That’s an important process because the inner mental laboratory of science is a metaphorical one as well. When a scientist frames a hypothesis regarding a specific problem – say, the behaviour or structure of a molecule – the form of the question is determined by the concept of a molecule, and what we think others think about it, rather than the molecule itself. The simplest things we think about are highly complex models and they are intermingled in a messy knot of other concepts, abstractions, and many types of knowledge that all come to bear on how clearly we are thinking.

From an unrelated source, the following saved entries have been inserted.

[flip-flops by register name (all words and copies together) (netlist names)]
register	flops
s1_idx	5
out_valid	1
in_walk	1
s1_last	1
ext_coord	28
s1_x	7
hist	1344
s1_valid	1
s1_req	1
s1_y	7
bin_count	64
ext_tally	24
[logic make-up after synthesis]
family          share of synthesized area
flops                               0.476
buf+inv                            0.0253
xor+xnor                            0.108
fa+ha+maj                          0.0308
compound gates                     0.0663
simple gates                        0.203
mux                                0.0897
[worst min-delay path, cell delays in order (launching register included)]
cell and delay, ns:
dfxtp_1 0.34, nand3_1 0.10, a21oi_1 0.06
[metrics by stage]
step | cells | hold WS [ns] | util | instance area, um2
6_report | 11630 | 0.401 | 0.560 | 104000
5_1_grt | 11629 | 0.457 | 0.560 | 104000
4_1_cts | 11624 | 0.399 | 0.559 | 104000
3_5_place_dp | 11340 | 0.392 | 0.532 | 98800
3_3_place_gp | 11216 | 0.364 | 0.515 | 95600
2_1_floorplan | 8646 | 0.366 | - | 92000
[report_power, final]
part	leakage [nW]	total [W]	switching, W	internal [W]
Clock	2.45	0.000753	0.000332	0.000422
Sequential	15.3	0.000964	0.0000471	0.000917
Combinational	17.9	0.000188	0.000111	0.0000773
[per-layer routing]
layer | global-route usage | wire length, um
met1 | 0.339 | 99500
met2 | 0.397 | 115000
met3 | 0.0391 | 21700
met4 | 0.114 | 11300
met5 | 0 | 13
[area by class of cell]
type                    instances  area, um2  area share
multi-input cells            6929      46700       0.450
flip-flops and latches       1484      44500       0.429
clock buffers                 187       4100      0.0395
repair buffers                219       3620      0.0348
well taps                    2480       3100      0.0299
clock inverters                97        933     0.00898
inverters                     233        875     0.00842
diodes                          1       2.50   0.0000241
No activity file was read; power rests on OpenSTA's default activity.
--- src/design/brf_pkg.sv ---
package brf_pkg;

    // Ring capacity in bytes; the ring itself has SIZE+1 slots.
    localparam int SIZE   = 255;
    localparam int SLOTS  = SIZE + 1;
    localparam int PTR_W  = $clog2(SLOTS);
    localparam int CNT_W  = (PTR_W > 8) ? PTR_W + 1 : 9;
    localparam int BYTE_W = 8;
    localparam int OP_W   = 3;

    typedef logic [PTR_W-1:0]  t_ptr;
    typedef logic [CNT_W-1:0]  t_cnt;
    typedef logic [BYTE_W-1:0] t_byte;
    typedef logic [OP_W-1:0]   t_op;

    localparam t_op OP_ENQ   = 3'd0;
    localparam t_op OP_DEQ   = 3'd1;
    localparam t_op OP_PEEK  = 3'd2;
    localparam t_op OP_ADV_W = 3'd3;
    localparam t_op OP_ADV_R = 3'd4;
    localparam t_op OP_CLEAR = 3'd5;

    typedef struct packed {
        t_byte used_count;
        t_byte free_count;
        t_byte direct_write_room;
        t_byte direct_read_run;
    } t_status;

    // Bytes held for a given pointer pair.
    function automatic t_cnt used_of(input t_ptr rp, input t_ptr wp);
        t_cnt u;
        if (rp <= wp) begin
            u = CNT_W'(wp) - CNT_W'(rp);
        end else begin
            u = CNT_W'(SLOTS) - CNT_W'(rp) + CNT_W'(wp);
        end
        return u;
    endfunction

    // Pointer advance, wrapping only past SIZE. step never exceeds SIZE.
    function automatic t_ptr wrap_add(input t_ptr p, input t_cnt step);
        t_cnt s;
        s = CNT_W'(p) + step;
        if (s > CNT_W'(SIZE)) begin
            s = s - CNT_W'(SLOTS);
        end
        return PTR_W'(s);
    endfunction

    function automatic t_cnt min_cnt(input t_cnt a, input t_cnt b);
        return (a < b) ? a : b;
    endfunction

endpackage

--- src/design/brf_status.sv ---
module brf_status
    import brf_pkg::*;
(
    input  t_ptr    i_rp,
    input  t_ptr    i_wp,
    output t_status o_status
);

    t_cnt used;
    t_cnt free_sp;
    t_cnt wr_tail;
    t_cnt rd_tail;

    always_comb begin
        used    = used_of(i_rp, i_wp);
        free_sp = CNT_W'(SIZE) - used;
        wr_tail = CNT_W'(SIZE) - CNT_W'(i_wp);
        rd_tail = CNT_W'(SIZE) - CNT_W'(i_rp);
        o_status.used_count        = BYTE_W'(used);
        o_status.free_count        = BYTE_W'(free_sp);
        o_status.direct_write_room = BYTE_W'(min_cnt(free_sp, wr_tail));
        o_status.direct_read_run   = BYTE_W'(min_cnt(used, rd_tail));
    end

endmodule

--- src/design/byte_ring_fifo_top.sv ---
// Byte ring FIFO: one operation per input beat, one result beat per operation.
// Input channel: i_in_valid / o_in_stall with i_operation, i_data_in,
// i_amount. Operations are enqueue, dequeue, peek at an offset from the
// front, advance write pointer, advance read pointer, and clear.
// Output channel: o_out_valid / i_out_stall carrying the byte read (dequeue,
// peek), the count done (zero when refused) and the fill status after the
// operation: used, free, and the contiguous write room and read run.
// Path: an accepted beat passes through the middle stage, then the output
// register. The byte memory is read at the accepting edge, and the output
// register loads when the middle stage moves on and the output is free.
// Throughput: one operation per cycle unless stalled. Pointers are updated
// at acceptance, so the next operation sees them at once; each operation
// touches the byte memory at most once, a write or a read, at a single port.
// Reset (synchronous, active low) zeroes both pointers and empties the
// pipeline; memory contents are not cleared, no clearing pass is needed.
// When the receiver stalls, the output register holds its beat, the middle
// stage fills, and then o_in_stall rises until the output drains.
module byte_ring_fifo_top
    import brf_pkg::*;
(
    input  logic  i_clk,
    input  logic  i_rst_n,
    input  logic  i_in_valid,
    output logic  o_in_stall,
    input  t_op   i_operation,
    input  t_byte i_data_in,
    input  t_byte i_amount,
    output logic  o_out_valid,
    input  logic  i_out_stall,
    output t_byte o_data_out,
    output t_byte o_done_count,
    output t_byte o_used_count,
    output t_byte o_free_count,
    output t_byte o_direct_write_room,
    output t_byte o_direct_read_run
);

    // byte store, one write or one read per cycle
    t_byte mem [SLOTS];

    // live pointers
    t_ptr  r_rp, n_rp;
    t_ptr  r_wp, n_wp;

    // middle stage: waits for memory read data
    logic  r_p_valid;
    logic  r_p_rd;
    t_byte r_p_done;
    t_ptr  r_p_rp;
    t_ptr  r_p_wp;
    t_byte r_rdata;

    // output register
    logic  r_o_valid;
    t_byte r_o_data;
    t_byte r_o_done;
    t_status r_o_status;

    // accept-side decode
    logic  in_acc;
    logic  p_adv;
    logic  mem_we;
    logic  mem_rd;
    t_ptr  rd_addr;
    t_cnt  done;
    t_cnt  used_c;
    t_cnt  free_c;
    t_cnt  amt;

    t_status p_status;

    // Middle stage moves on when the output register is empty or draining.
    assign p_adv      = r_p_valid && (!r_o_valid || !i_out_stall);
    assign o_in_stall = r_p_valid && !p_adv;
    assign in_acc     = i_in_valid && !o_in_stall;

    always_comb begin
        used_c  = used_of(r_rp, r_wp);
        free_c  = CNT_W'(SIZE) - used_c;
        amt     = CNT_W'(i_amount);
        n_rp    = r_rp;
        n_wp    = r_wp;
        mem_we  = 1'b0;
        mem_rd  = 1'b0;
        rd_addr = r_rp;
        done    = '0;
        case (i_operation)
            OP_ENQ: begin
                if (free_c != '0) begin
                    mem_we = 1'b1;
                    n_wp   = wrap_add(r_wp, CNT_W'(1));
                    done   = CNT_W'(1);
                end
            end
            OP_DEQ: begin
                if (used_c != '0) begin
                    mem_rd = 1'b1;
                    n_rp   = wrap_add(r_rp, CNT_W'(1));
                    done   = CNT_W'(1);
                end
            end
            OP_PEEK: begin
                // offset must land on a held byte
                if (amt < used_c) begin
                    mem_rd  = 1'b1;
                    rd_addr = wrap_add(r_rp, amt);
                    done    = CNT_W'(1);
                end
            end
            OP_ADV_W: begin
                done = min_cnt(amt, free_c);
                n_wp = wrap_add(r_wp, done);
            end
            OP_ADV_R: begin
                done = min_cnt(amt, used_c);
                n_rp = wrap_add(r_rp, done);
            end
            OP_CLEAR: begin
                n_rp = '0;
                n_wp = '0;
            end
            default: begin
                // unused codes leave the state alone
            end
        endcase
    end

    always_ff @(posedge i_clk) begin
        if (in_acc && mem_we) begin
            mem[r_wp] <= i_data_in;
        end
        if (in_acc && mem_rd) begin
            r_rdata <= mem[rd_addr];
        end
    end

    // control state
    always_ff @(posedge i_clk) begin
        if (!i_rst_n) begin
            r_rp      <= '0;
            r_wp      <= '0;
            r_p_valid <= 1'b0;
            r_o_valid <= 1'b0;
        end else begin
            if (in_acc) begin
                r_rp <= n_rp;
                r_wp <= n_wp;
            end
            if (in_acc) begin
                r_p_valid <= 1'b1;
            end else if (p_adv) begin
                r_p_valid <= 1'b0;
            end
            if (p_adv) begin
                r_o_valid <= 1'b1;
            end else if (!i_out_stall) begin
                r_o_valid <= 1'b0;
            end
        end
    end

    // payload, no reset
    always_ff @(posedge i_clk) begin
        if (in_acc) begin
            r_p_rd   <= mem_rd;
            r_p_done <= BYTE_W'(done);
            r_p_rp   <= n_rp;
            r_p_wp   <= n_wp;
        end
        if (p_adv) begin
            r_o_data   <= r_p_rd ? r_rdata : '0;
            r_o_done   <= r_p_done;
            r_o_status <= p_status;
        end
    end

    // status from the pointers left by the operation
    brf_status u_status (
        .i_rp     (r_p_rp),
        .i_wp     (r_p_wp),
        .o_status (p_status)
    );

    assign o_out_valid         = r_o_valid;
    assign o_data_out          = r_o_data;
    assign o_done_count        = r_o_done;
    assign o_used_count        = r_o_status.used_count;
    assign o_free_count        = r_o_status.free_count;
    assign o_direct_write_room = r_o_status.direct_write_room;
    assign o_direct_read_run   = r_o_status.direct_read_run;

endmodule

--- config.mk ---
export PLATFORM = sky130hd
export DESIGN_NAME = byte_ring_fifo_top
export DESIGN_NICKNAME = d
export VERILOG_FILES = /design/src/design/brf_pkg.sv /design/src/design/brf_status.sv /design/src/design/byte_ring_fifo_top.sv
export SDC_FILE = /design/constraint.sdc
export NUM_CORES = 2
export LEC_CHECK = 0
export BUFFER_PORTS_ARGS = -buffer_cell sky130_fd_sc_hd__buf_2
export CELL_PAD_IN_SITES_DETAIL_PLACEMENT = 0
export CELL_PAD_IN_SITES_GLOBAL_PLACEMENT = 1
export CORE_MARGIN = 2
export CORE_UTILIZATION = 53
export DETAILED_ROUTE_END_ITERATION = 12
export PLACE_DENSITY_LB_ADDON = 0.1
export SLEW_MARGIN = 10
export SYNTH_ARGS = -nofsm -noshare
export SYNTH_HDL_FRONTEND = slang
export SYNTH_SLANG_ARGS = --single-unit
--- constraint.sdc ---
create_clock -name i_clk -period 7.8 [get_ports i_clk]
set_input_delay 1.17 -clock i_clk [delete_from_list [all_inputs] [get_ports i_clk]]
set_output_delay 1.17 -clock i_clk [all_outputs]
set_load 0.005 [all_outputs]
==> metrics.cfg <==
[drt]
drt_iter0_drc = 8077
route.detailed.drc = 0
dr.pass1.iters = 6
vias_per_cell = 6.51
ant_nets = 0
drt_wl_total_um = 289000
vias = 57872
wire_per_inst_um = 32.6

[hold_path]
worstHoldEndpoint = o_done_count[4]
hold_path.class = flip-flop to flip-flop
holdCritStartpoint = r_p_done[4]
whs_path_depth = 0

[clock_tree]
ctsHoldBuffers = 0
clock_sinks = 2147
numCtsBuffers = 216
cts_tree = built
h-tree-depth = 4
cts_buffer_depth = 3
root_buffer = clkbuf_16
clkTransAtPathRegs_ps = 60
clkLatencyLatePin_ps = 890

[critical_path]
worstPathArrival_ps = 8070
r2r_setup_slack_ps = 480
reg2reg_from = r_rp[1]
end_kind = flip-flop
startpoint_type = flip-flop
critPathKind = flip-flop to flip-flop
crit_fanout = 31
required_ps = 8550
crit_start = r_rp[1]
r2r_cells = 21
r2r_end = r_rdata[6]

[timing]
hold_violations = 0
slew_viol_final = 0
relSlewSlack = 0.132
fmax_mhz = 137
skew_ps = 48.2
timing.final.crit_share = 0.939
setup_viol = 0
rsz0062_at_grt = no
timing.final.crit_period_ps = 7320
tns_ps = 0
worstMarginPinSlew_ps = 1270

[layout]
final_cells = 8889
layout-area-overhead-vs-synth_pct = 12.8
nNetsFinal = 6605
drive_gt1_frac = 0.114

[place]
post-dp-hpwl_um = 178000
io_buffers = 72
dp_cells = 8473
gp_congestion = 0.927

[synthesis]
synth_warnings = 0
synthCells = 6324
synth_flop_cell = edfxtp_1
synth_area_sq_um = 88100
synth_cell_types = 101
synthesis.nets = 6425
synth-seq-cells = 2147
async_reset_ff_frac = 0
synth_edf_count = 2129
synth.avg_cell_area_sq_um = 13.9
yosysSeqAreaShare = 0.730

[global_route]
grt_overflow_total = 0
grt_pass1_vias = 53559
grtUsageTotal = 0.339
grt_max_degree = 159
antenna_found_initial = 16
grt_pass1_wl_um = 407000

[floorplanning]
die_x_um = 412
die_h_um = 412
die-area_sq_um = 169000
io-pin-count = 73
start_util = 0.534
coreArea_sq_um = 165000
rows = 149

[pwr]
p_leak_uw = 0.0336
power_uw = 27600
peakVddDrop_v = 0.000264
p_per_area_nw_per_um2 = 278

[run_status]
outcome = finished clean

[run]
max_cap_viol_count = 0

layer usage:
| layer | part of all wire | routed length [um] | track usage | vias to the layer above |
|---|---|---|---|---|
| met5 | 0.00020 | 57 | 0 | - |
| met4 | 0.045 | 13000 | 0.136 | 10 |
| met3 | 0.11 | 31100 | 0.0751 | 584 |
| met2 | 0.45 | 131000 | 0.517 | 3366 |
| met1 | 0.39 | 114000 | 0.477 | 29400 |
| li1 | - | - | - | 24512 |
worst max-delay path, stage by stage (launching register included):
cell and delay [ps]:
dfxtp_2 490, inv_1 210, ha_1 340, nor2b_1 150
o221a_1 250, o21ai_0 210, a21boi_0 120, o21a_1 180
or3_1 340, and2_1 220, ha_1 290, a31oi_1 150
a21oi_1 110, a31o_2 350, o311ai_1 620, nand2_4 570
buf_12 380, a222oi_1 770, nand4_1 580, buf_4 360
a32o_1 330, nand4b_1 130
synthesized netlist by cell type, types with 15 or more instances:
| master | count | share of area |
|---|---|---|
| buf_1 | 31 | 0.0013 |
| buf_6 | 25 | 0.0032 |
| nand3_1 | 340 | 0.019 |
| a211o_1 | 24 | 0.0024 |
| buf_2 | 172 | 0.0098 |
| a21o_1 | 25 | 0.0021 |
| buf_4 | 37 | 0.0032 |
| ha_1 | 73 | 0.010 |
| edfxtp_1 | 2129 | 0.73 |
| and3_1 | 137 | 0.0097 |
| xnor2_1 | 17 | 0.0017 |
| mux4_2 | 17 | 0.0043 |
| a21oi_1 | 232 | 0.013 |
| nand2_1 | 1292 | 0.055 |
| nand4_1 | 68 | 0.0048 |
| nor3_1 | 28 | 0.0016 |
| dfxtp_1 | 18 | 0.0041 |
| a221oi_1 | 32 | 0.0032 |
| a22oi_1 | 54 | 0.0046 |
| a311oi_1 | 15 | 0.0015 |
| a31oi_1 | 153 | 0.011 |
| o21ai_0 | 74 | 0.0042 |
| and2_1 | 17 | 0.0012 |
| xor2_1 | 17 | 0.0017 |
| a32o_1 | 18 | 0.0020 |
| clkbuf_1 | 136 | 0.0058 |
| inv_1 | 58 | 0.0025 |
| nand2b_1 | 16 | 0.0011 |
| a211oi_1 | 119 | 0.010 |
| a32oi_1 | 120 | 0.012 |
| mux2i_1 | 216 | 0.025 |
| nor2_1 | 327 | 0.014 |
| nor4_1 | 15 | 0.0011 |
state kept, by name, indices dropped and copies added, names as in the netlist:
| name | cells |
|---|---|
| o_out_valid | 1 |
| r_p_rp | 8 |
| r_wp | 8 |
| r_p_valid | 1 |
| o_data_out | 8 |
| r_p_done | 8 |
| r_rp | 8 |
| o_used_count | 8 |
| o_direct_read_run | 8 |
| o_done_count | 8 |
| r_p_wp | 8 |
| mem | 2048 |
| o_free_count | 8 |
| r_p_rd | 1 |
| r_rdata | 8 |
| o_direct_write_room | 8 |
cell families after synthesis:
logic type / count (synthesis) / share of synthesized area
AOI/OAI and AO/OA: 1060 / 0.0860
xor gates and xnor gates: 34 / 0.00338
buffers and inverters: 461 / 0.0258
muxes: 242 / 0.0300
and+or+nand+nor: 2302 / 0.114
DFF: 2147 / 0.730
adders and majority gates: 78 / 0.0115
final cells by class:
cell class,count,area (sq um)
diodes,7,17.5
clock buffers,261,5570
clock inverters,146,1440
fillers,12703,65600
inverters,59,221
multi-input cells,3716,21800
flip-flops and latches,2147,64300
well taps,2189,2740
repair buffers,364,3220
per-stage QoR:
step | worst slack (ps) | utilization | area, sq um | hold slack [ps]
2_1_floorplan | 1710 | - | 88100 | 400
3_3_place_gp | 109 | 0.559 | 92300 | 406
3_5_place_dp | 232 | 0.559 | 92300 | 407
4_1_cts | 206 | 0.602 | 99300 | 422
5_1_grt | 230 | 0.602 | 99300 | 432
6_report | 478 | 0.602 | 99300 | 419
power breakdown:
group	internal [uW]	switching, uW	leakage, uW
clock network	5810	4540	0.00344
registers	12800	53.8	0.0193
logic	1350	3070	0.0109
cells in the final DEF (no fill, tap or decap), types with 28 or more instances in the layout:
master	count
ha_1	73
nor3_1	28
a211oi_1	119
a21oi_1	231
clkbuf_1	45
buf_12	48
a31oi_1	153
and3_1	137
buf_4	243
a32oi_1	120
buf_2	65
nand3_1	340
a22oi_1	54
nand4_1	68
inv_1	58
a221oi_1	32
o21ai_0	74
nor2_1	323
edfxtp_1	2129
mux2i_1	209
clkbuf_16	216
clkinv_1	56
clkinv_2	47
nand2_1	1283
worst max path at each step:
stage / end / depth (start not counted)
after floorplan: r_rp[7] / 32
after global placement: r_rdata[3] / 22
after detailed placement: r_rdata[3] / 22
after CTS: r_rdata[3] / 23
after global routing: r_rdata[6] / 23
final: r_rdata[6] / 21
what timing repair did:
| action | 4_1_cts | 5_1_grt |
|---|---|---|
| gates resized for setup | 0 | 1 |
| endpoints found under the setup margin | 0 | 2 |
| setup buffers | 0 | 2 |
| endpoints found under the hold margin | 0 | 0 |
No activity file was read; power rests on OpenSTA's default activity.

So I am convinced that it is no accident at all that the best scientists I know have a very good understanding of their own thought processes, as applied to science. Often they have arrived at this point intuitively, devining rules and models through an intense study of the games going on around them. There are many parallels to learning a language: small children construct models that allow them to produce grammatical sentences by taking in and imitating the sounds around them, and attaching those sounds to things in contexts that have meaning for them, and testing them against the practices of others. What ultimately comes out is a compromise between the things they want to talk about, social contracts about the meaning of words and sentence structures, genre-like expectations about what is likely to be said when and where, and fundamental aspects of the biology of our brains – the extent of short-term memory determines, to a great extent, how many things we can think about and process at once. That influences how complex a grammar can be, and it also determines how much of a model can be processed without an external reference such as a text or diagram.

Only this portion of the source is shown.